Work required: The required lines are those that contain "status"; pull them out of the data and copy them.
The records below:
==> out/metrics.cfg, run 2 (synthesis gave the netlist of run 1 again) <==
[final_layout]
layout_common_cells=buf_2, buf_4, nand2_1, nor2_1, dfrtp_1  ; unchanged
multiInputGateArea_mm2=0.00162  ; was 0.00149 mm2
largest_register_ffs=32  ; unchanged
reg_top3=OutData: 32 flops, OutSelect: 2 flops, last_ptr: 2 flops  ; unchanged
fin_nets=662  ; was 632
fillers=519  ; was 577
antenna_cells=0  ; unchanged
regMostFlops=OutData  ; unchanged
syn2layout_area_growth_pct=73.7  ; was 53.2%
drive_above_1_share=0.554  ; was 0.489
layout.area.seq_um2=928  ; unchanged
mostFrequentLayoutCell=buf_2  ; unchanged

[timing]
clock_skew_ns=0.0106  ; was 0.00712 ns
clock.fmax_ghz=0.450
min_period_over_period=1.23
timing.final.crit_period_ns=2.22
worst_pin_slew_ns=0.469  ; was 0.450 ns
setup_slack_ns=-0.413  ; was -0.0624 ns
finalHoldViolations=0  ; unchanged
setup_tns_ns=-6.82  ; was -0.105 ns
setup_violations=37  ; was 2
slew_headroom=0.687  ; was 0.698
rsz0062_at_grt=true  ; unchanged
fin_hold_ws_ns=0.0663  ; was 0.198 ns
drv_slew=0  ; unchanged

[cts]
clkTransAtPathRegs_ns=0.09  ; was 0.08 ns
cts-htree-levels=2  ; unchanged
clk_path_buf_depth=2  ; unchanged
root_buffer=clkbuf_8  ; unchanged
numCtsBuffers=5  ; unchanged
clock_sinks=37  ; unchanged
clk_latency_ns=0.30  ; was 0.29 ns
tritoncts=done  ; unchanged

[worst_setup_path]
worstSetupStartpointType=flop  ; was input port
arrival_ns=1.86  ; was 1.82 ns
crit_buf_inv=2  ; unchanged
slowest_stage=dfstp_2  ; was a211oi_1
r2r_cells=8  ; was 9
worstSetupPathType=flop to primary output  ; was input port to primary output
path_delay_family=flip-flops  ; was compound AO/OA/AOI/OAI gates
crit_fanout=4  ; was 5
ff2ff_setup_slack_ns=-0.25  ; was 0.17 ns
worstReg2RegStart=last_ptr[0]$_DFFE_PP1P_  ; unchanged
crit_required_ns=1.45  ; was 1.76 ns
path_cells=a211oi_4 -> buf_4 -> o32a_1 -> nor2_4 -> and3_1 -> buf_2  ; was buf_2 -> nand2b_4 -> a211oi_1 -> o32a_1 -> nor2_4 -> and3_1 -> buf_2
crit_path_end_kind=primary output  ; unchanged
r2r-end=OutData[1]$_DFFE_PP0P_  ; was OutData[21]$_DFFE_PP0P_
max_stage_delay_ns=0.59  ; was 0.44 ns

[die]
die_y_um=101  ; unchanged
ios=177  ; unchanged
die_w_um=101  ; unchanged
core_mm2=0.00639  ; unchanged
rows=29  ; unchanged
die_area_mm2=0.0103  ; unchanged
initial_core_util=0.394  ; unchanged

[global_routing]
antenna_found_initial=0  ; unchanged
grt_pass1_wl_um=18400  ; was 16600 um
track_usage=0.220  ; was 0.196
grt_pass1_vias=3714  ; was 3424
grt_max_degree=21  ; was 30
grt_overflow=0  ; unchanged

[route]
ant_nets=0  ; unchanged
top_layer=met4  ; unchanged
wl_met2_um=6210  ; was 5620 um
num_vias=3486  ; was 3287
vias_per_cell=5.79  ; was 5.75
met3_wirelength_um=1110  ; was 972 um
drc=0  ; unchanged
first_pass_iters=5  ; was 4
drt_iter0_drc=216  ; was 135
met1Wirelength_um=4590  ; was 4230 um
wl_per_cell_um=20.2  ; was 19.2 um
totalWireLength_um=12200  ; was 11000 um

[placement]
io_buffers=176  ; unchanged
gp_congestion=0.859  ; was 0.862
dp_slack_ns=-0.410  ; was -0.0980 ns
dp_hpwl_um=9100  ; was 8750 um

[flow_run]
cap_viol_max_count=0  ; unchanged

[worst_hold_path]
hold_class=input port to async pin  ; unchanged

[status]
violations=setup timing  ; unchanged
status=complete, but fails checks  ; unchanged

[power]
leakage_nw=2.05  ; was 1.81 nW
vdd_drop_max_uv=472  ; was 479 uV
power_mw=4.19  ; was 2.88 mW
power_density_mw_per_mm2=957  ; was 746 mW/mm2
End of The records.
Written solution:
[status]
status=complete, but fails checks  ; unchanged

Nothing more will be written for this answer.